We recommend using the latest version of Python. ASL DRO supports Python 3.7 and newer.

Dependencies

These distributions will be installed automatically when installing ASL DRO.

  • nibabel provides read / write access to some common neuroimaging file formats

  • numpy provides efficient calculations with arrays and matrices

  • jsonschema provides an implementation of JSON Schema validation for Python

  • nilearn provides image manipulation tools and statistical learning for neuroimaging data

Virtual environments

Use a virtual environment to manage the dependencies for your project, both in development and in production.

What problem does a virtual environment solve? The more Python projects you have, the more likely it is that you need to work with different versions of Python libraries, or even Python itself. Newer versions of libraries for one project can break compatibility in another project.

Virtual environments are independent groups of Python libraries, one for each project. Packages installed for one project will not affect other projects or the operating system’s packages.
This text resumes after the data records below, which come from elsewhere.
File: config.mk
export PLATFORM = sky130hd
export DESIGN_NAME = hls_snn_izikevich_deadlock_report_ctrl
export DESIGN_NICKNAME = d
export VERILOG_FILES = /design/src/rtl/hls_snn_izikevich_deadlock_report_ctrl.sv
export SDC_FILE = /design/constraint.sdc
export NUM_CORES = 1
export LEC_CHECK = 0
export BUFFER_PORTS_ARGS = -buffer_cell sky130_fd_sc_hd__buf_2
export CAP_MARGIN = 5
export CORE_ASPECT_RATIO = 0.7
export CORE_MARGIN = 1
export CORE_UTILIZATION = 30
export CTS_BUF_LIST = sky130_fd_sc_hd__clkbuf_4 sky130_fd_sc_hd__clkbuf_8
export CTS_CLUSTER_DIAMETER = 150
export DETAILED_ROUTE_END_ITERATION = 8
export SYNTH_ARGS = -nofsm -noshare
export SYNTH_HDL_FRONTEND = slang
export SYNTH_SLANG_ARGS = --single-unit
File: constraint.sdc
create_clock -name clock -period 2.4 [get_ports clock]
set_input_delay 0.6 -clock clock [delete_from_list [all_inputs] [get_ports clock]]
set_output_delay 0.6 -clock clock [all_outputs]
set_load 0.03 [all_outputs]
File: src/rtl/hls_snn_izikevich_deadlock_report_ctrl.sv
// Deadlock report controller: qualifies the monitor's block flag, snapshots blocked AXIS channels
// and hands one report per confirmed event to the status path. Optional macro: HLS_SNN_DEADLOCK_TIMESTAMP_EN.
module hls_snn_izikevich_deadlock_report_ctrl #(
    parameter int NUM_AXIS       = 6,
    parameter int NUM_INST       = 4,
    parameter int PERSIST_CYCLES = 16,
    parameter int CNT_W          = 16,
    parameter int TS_W           = 32
) (
    input  logic                clock,
    input  logic                reset,
    input  logic                block_in,
    input  logic [NUM_AXIS-1:0] axis_block_sigs,
    input  logic [NUM_INST-1:0] inst_idle_sigs,
    input  logic                clear,
    output logic                deadlock_det,
    output logic                deadlock_pulse,
    output logic [NUM_AXIS-1:0] axis_snapshot,
    output logic [CNT_W-1:0]    event_count,
    output logic                report_valid,
    input  logic                report_ready,
    output logic [TS_W-1:0]     report_ts
);

    localparam int PW = $clog2(PERSIST_CYCLES + 1);
    localparam logic [PW-1:0] LAST_CNT = PW'(PERSIST_CYCLES - 1);

    typedef enum logic [2:0] {
        IDLE    = 3'd0,
        WATCH   = 3'd1,
        CONFIRM = 3'd2,
        REPORT  = 3'd3,
        LATCHED = 3'd4
    } state_t;

    state_t              state_q;
    logic [PW-1:0]       persist_cnt_q;
    logic                det_q;
    logic                pulse_q;
    logic [NUM_AXIS-1:0] snapshot_q;
    logic [CNT_W-1:0]    event_count_q;
    logic                valid_q;

    logic                design_idle_s;
    assign design_idle_s = &inst_idle_sigs;

`ifdef HLS_SNN_DEADLOCK_TIMESTAMP_EN
    logic [TS_W-1:0] ts_cnt_q;
    logic [TS_W-1:0] ts_q;

    // Free-running cycle stamp; wraps naturally at 2^TS_W
    always_ff @(posedge clock) begin
        if (reset) begin
            ts_cnt_q <= {TS_W{1'b0}};
        end else begin
            ts_cnt_q <= ts_cnt_q + TS_W'(1);
        end
    end

    assign report_ts = ts_q;
`else
    assign report_ts = {TS_W{1'b0}};
`endif

    // Qualification FSM with all report outputs registered; clear outranks a pending confirmation
    always_ff @(posedge clock) begin
        if (reset) begin
            state_q       <= IDLE;
            persist_cnt_q <= {PW{1'b0}};
            det_q         <= 1'b0;
            pulse_q       <= 1'b0;
            snapshot_q    <= {NUM_AXIS{1'b0}};
            event_count_q <= {CNT_W{1'b0}};
            valid_q       <= 1'b0;
`ifdef HLS_SNN_DEADLOCK_TIMESTAMP_EN
            ts_q          <= {TS_W{1'b0}};
`endif
        end else if (clear) begin
            state_q       <= IDLE;
            persist_cnt_q <= {PW{1'b0}};
            det_q         <= 1'b0;
            pulse_q       <= 1'b0;
            snapshot_q    <= {NUM_AXIS{1'b0}};
            valid_q       <= 1'b0;
`ifdef HLS_SNN_DEADLOCK_TIMESTAMP_EN
            ts_q          <= {TS_W{1'b0}};
`endif
        end else begin
            pulse_q <= 1'b0;
            case (state_q)
                IDLE: begin
                    if (block_in && !design_idle_s) begin
                        state_q       <= WATCH;
                        persist_cnt_q <= PW'(1);
                    end else begin
                        persist_cnt_q <= {PW{1'b0}};
                    end
                end
                WATCH: begin
                    if (!block_in || design_idle_s) begin
                        state_q       <= IDLE;
                        persist_cnt_q <= {PW{1'b0}};
                    end else if (persist_cnt_q == LAST_CNT) begin
                        state_q       <= CONFIRM;
                        persist_cnt_q <= {PW{1'b0}};
                    end else begin
                        persist_cnt_q <= persist_cnt_q + PW'(1);
                    end
                end
                CONFIRM: begin
                    state_q    <= REPORT;
                    snapshot_q <= axis_block_sigs;
                    pulse_q    <= 1'b1;
                    det_q      <= 1'b1;
                    valid_q    <= 1'b1;
                    if (event_count_q != {CNT_W{1'b1}}) begin
                        event_count_q <= event_count_q + CNT_W'(1);
                    end else begin
                        event_count_q <= event_count_q;
                    end
`ifdef HLS_SNN_DEADLOCK_TIMESTAMP_EN
                    ts_q <= ts_cnt_q;
`endif
                end
                REPORT: begin
                    if (report_ready) begin
                        valid_q <= 1'b0;
                        state_q <= LATCHED;
                    end else begin
                        valid_q <= 1'b1;
                    end
                end
                LATCHED: begin
                    // Re-arm only once the monitor releases block
                    if (!block_in) begin
                        state_q <= IDLE;
                    end else begin
                        state_q <= LATCHED;
                    end
                end
                default: begin
                    state_q       <= IDLE;
                    persist_cnt_q <= {PW{1'b0}};
                end
            endcase
        end
    end

    assign deadlock_det   = det_q;
    assign deadlock_pulse = pulse_q;
    assign axis_snapshot  = snapshot_q;
    assign event_count    = event_count_q;
    assign report_valid   = valid_q;

endmodule
==> impl_metrics.env, run 1 <==
export IMPL_clk_pin_slew_ns=0.07
export IMPL_maxCapViolCount=0
export IMPL_postPlaceCellArea_um2=1971
export IMPL_numCtsBuffers=5
export IMPL_rsz0062_at_grt="no"
export IMPL_outcome="finished clean"
export IMPL_fin_crit_ns=1.872
export IMPL_crit_fanout=9
export IMPL_hold_buffers=0
export IMPL_timing_rr_start="state_q[2]$_SDFFE_PP0P_"
export IMPL_cp_end_kind="flop"
export IMPL_coreArea_um2=5813
export IMPL_ys_ff_latch=33
export IMPL_synth_area_top_cells="dfxtp_1 36%, buf_4 13%, nand2_1 4.5%"
export IMPL_critPathLaunchType="flop"
export IMPL_critPathMaxStageDelay_ns=0.41
export IMPL_htree_levels=2
export IMPL_cts_tree="yes"
export IMPL_rr_worst_depth=4
export IMPL_n_fill_cell=615
export IMPL_setup_tns_ns=0
export IMPL_num_antenna_cells=0
export IMPL_cts_resized=0
export IMPL_r2r_end="event_count[12]$_SDFFE_PP0P_"
export IMPL_finalHoldViolCount=0
export IMPL_final_cell_area_um2=2072
export IMPL_setup_viol=0
export IMPL_path_depth=4
export IMPL_vias_per_cell=4.639
export IMPL_yosysWarnings=0
export IMPL_syn_to_final_growth_pct=13.11
export IMPL_clk_path_buf_depth=2
export IMPL_rows=23
export IMPL_synth_area_um2=1832
export IMPL_avgRoutedWirePerCell_um=11.75
export IMPL_postSynthCellCount=218
export IMPL_worstMarginPinSlew_ns=0.6110
export IMPL_initial_core_util_pct=31.51
export IMPL_pwr_share_comb_pct=8.8
export IMPL_critical_path_class="flop to flop"
export IMPL_post_dp_hpwl_um=2921
export IMPL_crit_family="simple AND/OR/NAND/NOR gates"
export IMPL_syn_avg_cell_area_um2=8.403
export IMPL_place_congestion=0.8057
export IMPL_slew_viol_final=0
export IMPL_fin_skew_ns=0.008163
export IMPL_synth_ff_type="dfxtp_1"
export IMPL_drive_gt1_share_pct=23.85
export IMPL_synth_common_cells="33 x dfxtp_1, 32 x buf_4, 22 x nand2_1"
export IMPL_cts_root_buffer="clkbuf_8"
export IMPL_max_freq_mhz=534.3
export IMPL_drt_iter0_markers=88
export IMPL_dpl_worst_slack_ns=0.2995
export IMPL_cp_cell_sequence="nor4b_4 > nand4_2 > nor4_1 > mux2_2"
export IMPL_via_count=1554
export IMPL_grt_pass1_wl_um=6348
export IMPL_yosysTopAreaCellShare_pct=36.07
export IMPL_hold_path_class="flop to flop"
export IMPL_grt_max_degree=22
export IMPL_swShare_pct=26.42
export IMPL_synth_top_cell_by_area="dfxtp_1"
export IMPL_grt_overflow=0
export IMPL_clock_latency_ns=0.29
export IMPL_hold_depth=2
export IMPL_synth_edf_count=0
export IMPL_drt_wl_total_um=3935
export IMPL_relSlewSlack_pct=58.83
export IMPL_p_clk_share_pct=41.8
export IMPL_postRouteAntennaNets=0
export IMPL_post_cts_buffers=0
export IMPL_slowest_stage="dfxtp_1"
export IMPL_synth_most_common_cell="dfxtp_1"
export IMPL_critPathArrivalTime_ns=2.05
export IMPL_drc_errors=0
export IMPL_yosys_cell_types_count=44
export IMPL_power_density_nw_per_um2=538.6
export IMPL_grt_antenna_before_repair=0
export IMPL_holdPathEnd="persist_cnt_q[4]$_SDFFE_PP0N_"
export IMPL_fin_crit_sh_pct=77.99
export IMPL_die_area_um2=6427
export IMPL_critical_path_buf_inv_count=0
export IMPL_peakVddDrop_v=0.0002401
export IMPL_firstDrtPassIters=4
export IMPL_clock_sinks=33
export IMPL_ys_seq_area_share_pct=36.07
export IMPL_gr_usage_all_layers_pct=13.09
export IMPL_io_buffers=39
export IMPL_die_y_um=67.38
export IMPL_critical_path_required_ns=2.58
export IMPL_p_leak_nw=0.8388
export IMPL_nets=276
export IMPL_hold_start="persist_cnt_q[4]$_SDFFE_PP0N_"
export IMPL_grt_pass1_vias=1326
export IMPL_ios=72
export IMPL_fp_dieW_um=95.40
export IMPL_synthArstFlopShare_pct=0
export IMPL_r2r_slack_ns=0.53
export IMPL_setup_slack_ns=0.5283
export IMPL_pwr_share_seq_pct=49.4
export IMPL_p_sw_uw=294.9
export IMPL_p_int_uw=821.1
-- logic make-up (layout without fill, tap and decap cells) --
logic type	Yosys count	after routing	share of synthesized area, %
simple gates	90	90	27.80
compound gates	45	45	15.78
buf+inv	43	54	16.39
flops	33	33	36.07
mux	4	4	2.391
fa+ha+maj	2	2	1.366
other cells	1	32	0.2047
-- worst max-delay path by stage --
stage / endpoint / slack, ns / startpoint
2_1_floorplan: event_count[12]$_SDFFE_PP0P_ / 0.45 / clear
3_3_place_gp: event_count[12]$_SDFFE_PP0P_ / 0.34 / clear
3_5_place_dp: event_count[12]$_SDFFE_PP0P_ / 0.30 / clear
4_1_cts: event_count[12]$_SDFFE_PP0P_ / 0.54 / state_q[2]$_SDFFE_PP0P_
5_1_grt: event_count[12]$_SDFFE_PP0P_ / 0.36 / state_q[2]$_SDFFE_PP0P_
6_report: event_count[12]$_SDFFE_PP0P_ / 0.53 / state_q[2]$_SDFFE_PP0P_
-- layout by cell type (no fill, tap or decap), types with 2 or more instances in the layout --
| cell | count |
|---|---|
| or4_1 | 4 |
| o21ai_0 | 7 |
| clkbuf_8 | 7 |
| a311oi_1 | 2 |
| o31ai_1 | 3 |
| nand2_1 | 22 |
| dfxtp_1 | 33 |
| or2_2 | 3 |
| o41ai_1 | 2 |
| mux2_2 | 3 |
| and4_1 | 3 |
| conb_1 | 32 |
| inv_1 | 5 |
| buf_4 | 2 |
| nor2b_1 | 3 |
| nor2_1 | 17 |
| a21oi_1 | 16 |
| nand4_1 | 7 |
| a211oi_1 | 4 |
| or3_1 | 4 |
| nor3_1 | 6 |
| nand3_1 | 9 |
| nand4_2 | 2 |
| nor4_1 | 2 |
| ha_1 | 2 |
| a31oi_1 | 4 |
| buf_2 | 39 |
-- power groups by stage --
stage	registers, mW	logic (mW)	clock network [mW]
2_1_floorplan	0.562	0.125	0
3_3_place_gp	0.564	0.0978	0
3_5_place_dp	0.564	0.0978	0
4_1_cts	0.551	0.0980	0.489
5_1_grt	0.551	0.108	0.507
6_report	0.551	0.0985	0.466
-- worst min-delay path, delay by kind of cell (launching register included) --
kind          cells  cell delay (ns)
flops             1             0.32
simple gates      2             0.08
-- per-stage QoR --
stage	power [mW]	utilization, %	hold slack, ns	std cells
6_report	1.116	35.64	0.4427	335
5_1_grt	1.165	35.64	0.4761	335
3_5_place_dp	0.6616	33.90	0.4340	327
3_3_place_gp	0.6616	33.90	0.4291	327
2_1_floorplan	0.6874	-	0.4184	249
4_1_cts	1.138	35.64	0.4461	335
-- registers in the layout, summed over array words and instances (netlist names) --
name and count:
event_count 16, axis_snapshot 6, persist_cnt_q 5, state_q 3
deadlock_det 1, deadlock_pulse 1, report_valid 1
-- area by class of cell --
class	count	area [um^2]	share of cell area, %
clock buffers	7	96.34	4.650
repair buffers	41	210.2	10.14
inverters	5	18.77	0.9058
flip-flops and latches	33	660.6	31.88
well taps	75	93.84	4.529
clock inverters	1	5.005	0.2415
multi-input cells	173	987.2	47.64
-- metal layers --
layer	GRT usage (%)	vias to the layer above	wire, um
li1	-	814	-
met1	19.18	692	2113
met2	16.96	43	1526
met3	4.279	5	235
met4	5.784	0	59
met5	0	-	0
Note: power is estimated with default switching activity, not from simulation.
==> run 2, diff against run 1 <==
==> constraint.sdc (replaced) <==
create_clock -name clock -period 1.9 [get_ports clock]
set_input_delay 0.475 -clock clock [delete_from_list [all_inputs] [get_ports clock]]
set_output_delay 0.475 -clock clock [all_outputs]
set_load 0.03 [all_outputs]
==> run 2 against run 1 <==
Register-to-register slack worse by 0.37 ns; global-route usage up 1.3 points; sequential power up 26%; critical path depth unchanged; clock skew down 0.00069 ns; die area unchanged; first-iteration DRC count up 76%.
==> impl_metrics.env, run 2 (synthesis results as in run 1) <==
export IMPL_largest_reg_flops=16
export IMPL_clock_latency_ns=0.28
export IMPL_setup_viol=0
export IMPL_drt_wl_total_um=4261
export IMPL_critical_path_required_ns=2.08
export IMPL_grt_antenna_before_repair=0
export IMPL_coreArea_um2=5813
export IMPL_path_depth=4
export IMPL_htree_levels=2
export IMPL_post_cts_buffers=0
export IMPL_grt_pass1_vias=1451
export IMPL_rows=23
export IMPL_critPathMaxStageDelay_ns=0.43
export IMPL_io_buffers=39
export IMPL_p_sw_uw=378.8
export IMPL_n_fill_cell=612
export IMPL_crit_fanout=6
export IMPL_rsz0062_at_grt="no"
export IMPL_cts_tree="yes"
export IMPL_cp_end_kind="flop"
export IMPL_grt_max_degree=21
export IMPL_drt_iter0_markers=155
export IMPL_multi_input_area_um2=996.0
export IMPL_finalHoldViolCount=0
export IMPL_avgRoutedWirePerCell_um=12.14
export IMPL_maxCapViolCount=0
export IMPL_critPathLaunchType="flop"
export IMPL_die_y_um=67.38
export IMPL_hold_ws_ns=0.4245
export IMPL_place_congestion=0.8547
export IMPL_firstDrtPassIters=4
export IMPL_grt_overflow=0
export IMPL_fp_dieW_um=95.40
export IMPL_clk_pin_slew_ns=0.07
export IMPL_critPathArrivalTime_ns=1.92
export IMPL_hold_buffers=0
export IMPL_timing_rr_start="event_count[0]$_SDFFE_PP0P_"
export IMPL_setup_slack_ns=0.1586
export IMPL_syn_to_final_growth_pct=21.17
export IMPL_hold_start="axis_block_sigs[3]"
export IMPL_ff_latch_area_um2=660.6
export IMPL_num_antenna_cells=0
export IMPL_ios=72
export IMPL_fin_crit_sh_pct=91.65
export IMPL_numCtsBuffers=5
export IMPL_dpl_worst_slack_ns=-0.02989
export IMPL_grt_pass1_wl_um=7065
export IMPL_pwr_share_comb_pct=8.8
export IMPL_slowest_stage="dfxtp_1"
export IMPL_r2r_end="event_count[12]$_SDFFE_PP0P_"
export IMPL_fin_crit_ns=1.741
export IMPL_fin_skew_ns=0.007477
export IMPL_hold_depth=3
export IMPL_gr_usage_all_layers_pct=14.39
export IMPL_rr_worst_depth=4
export IMPL_p_clk_share_pct=45.5
export IMPL_outcome="finished clean"
export IMPL_clk_path_buf_depth=2
export IMPL_clock_sinks=33
export IMPL_critical_path_buf_inv_count=0
export IMPL_cts_resized=0
export IMPL_max_freq_mhz=574.2
export IMPL_r2r_slack_ns=0.16
export IMPL_holdPathEnd="axis_snapshot[3]$_SDFFE_PP0P_"
export IMPL_initial_core_util_pct=31.51
export IMPL_worstMarginPinSlew_ns=0.5724
export IMPL_nets=292
export IMPL_p_leak_nw=0.9373
export IMPL_die_area_um2=6427
export IMPL_power_density_nw_per_um2=684.8
export IMPL_final_cell_mix="39 x buf_2, 33 x dfxtp_1, 32 x conb_1"
export IMPL_via_count=1662
export IMPL_drive_gt1_share_pct=28.26
export IMPL_crit_family="simple AND/OR/NAND/NOR gates"
export IMPL_p_int_mw=1.141
export IMPL_postRouteAntennaNets=0
export IMPL_relSlewSlack_pct=61.70
export IMPL_cts_root_buffer="clkbuf_8"
export IMPL_swShare_pct=24.92
export IMPL_critical_path_class="flop to flop"
export IMPL_post_dp_hpwl_um=3241
export IMPL_peakVddDrop_v=0.0003779
export IMPL_cp_cell_sequence="ha_1 > nand4_2 > nor4_1 > mux2_2"
export IMPL_pwr_share_seq_pct=45.7
export IMPL_hold_path_class="primary input to flop"
export IMPL_slew_viol_final=0
export IMPL_vias_per_cell=4.735
export IMPL_final_common_cell="buf_2"
export IMPL_drc_errors=0
run 2: cell types whose count changed in the layout (fill, tap and decap cells not counted), sizes merged:
cell | previous run | this run
buf | 41 | 57
clkinv | 1 | 0
clkbuf | 7 | 6
bufinv | 0 | 1
clkinvlp | 0 | 1
run 2: worst max path at each step:
stage                              endpoint                         start  slack [ns]
2_1_floorplan  event_count[15]$_SDFFE_PP0P_  event_count[10]$_SDFFE_PP0P_       0.007
3_5_place_dp   event_count[12]$_SDFFE_PP0P_                         clear       -0.03
4_1_cts        event_count[12]$_SDFFE_PP0P_   event_count[0]$_SDFFE_PP0P_        0.15
6_report       event_count[12]$_SDFFE_PP0P_   event_count[0]$_SDFFE_PP0P_        0.16
5_1_grt        event_count[13]$_SDFFE_PP0P_   event_count[0]$_SDFFE_PP0P_        0.01
3_3_place_gp   event_count[12]$_SDFFE_PP0P_                         clear        0.02
run 2: through the flow:
step           utilization [%]  cells  cell area (um^2)  power, mW  setup TNS (ns)
2_1_floorplan                -    249              1957     0.8683               0
3_3_place_gp             36.12    343              2100     0.8428               0
3_5_place_dp             36.12    343              2100     0.8426        -0.02989
4_1_cts                  38.18    351              2220      1.538               0
5_1_grt                  38.18    351              2220      1.581               0
6_report                 38.18    351              2220      1.520               0
run 2: per-layer routing:
layer,part of all wire [%],GRT usage (%)
met2,39,18.93
met1,53,22.03
met5,0,0
met3,7.0,3.941
met4,0.68,4.478
run 2: worst reg2reg max path: cells and delay by family, from the launching register on:
kind / cells / cell delay (ns)
multiplexers: 1 / 0.36
flip-flops: 1 / 0.43
AND/OR/NAND/NOR: 2 / 0.53
adder cells (fa/ha/maj): 1 / 0.32
run 2: area by class of cell:
cell class              instances  share of cell area, %
multi-input cells             173                  44.87
clock buffers                   6                  3.720
clock inverters                 2                  1.691
inverters                       5                 0.8455
flip-flops and latches         33                  29.76
repair buffers                 57                  14.88
well taps                      75                  4.228
run 2: power by group through the flow:
stage / registers (mW) / logic [mW] / clock network [mW]
6_report: 0.695 / 0.133 / 0.692
5_1_grt: 0.695 / 0.145 / 0.741
4_1_cts: 0.695 / 0.132 / 0.711
3_5_place_dp: 0.711 / 0.132 / 0
3_3_place_gp: 0.711 / 0.132 / 0
2_1_floorplan: 0.710 / 0.158 / 0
Python comes bundled with the venv module to create virtual environments.

Create an environment

Create a project folder and a venv folder within:

$ mkdir myproject
$ cd myproject
$ python3 -m venv venv

On Windows:

$ py -3 -m venv venv

Activate the environment

Before you work on your project, activate the corresponding environment:

$ . venv/bin/activate

On Windows:

> venv\Scripts\activate

Your shell prompt will change to show the name of the activated environment.

Install ASL DRO

Within the activated environment, use the following command to install ASL DRO:

$ pip install asldro

ASL DRO is now installed. Check out the Quickstart or go to the Documentation Overview.

Quickstart

Overview

ASL DRO is software that can generate digital reference objects for Arterial Spin Labelling (ASL) MRI. It creates synthetic raw ASL data according to set acquisition and data format parameters, based on input ground truth maps for:

  • Perfusion rate

  • Transit time

  • Intrinsic MRI parameters: M0, T1, T2, T2*

  • Tissue segmentation (defined as a single tissue type per voxel)

Getting started

Eager to get started? This page gives a good introduction to ASL DRO. Follow Installation to set up a project and install ASL DRO first.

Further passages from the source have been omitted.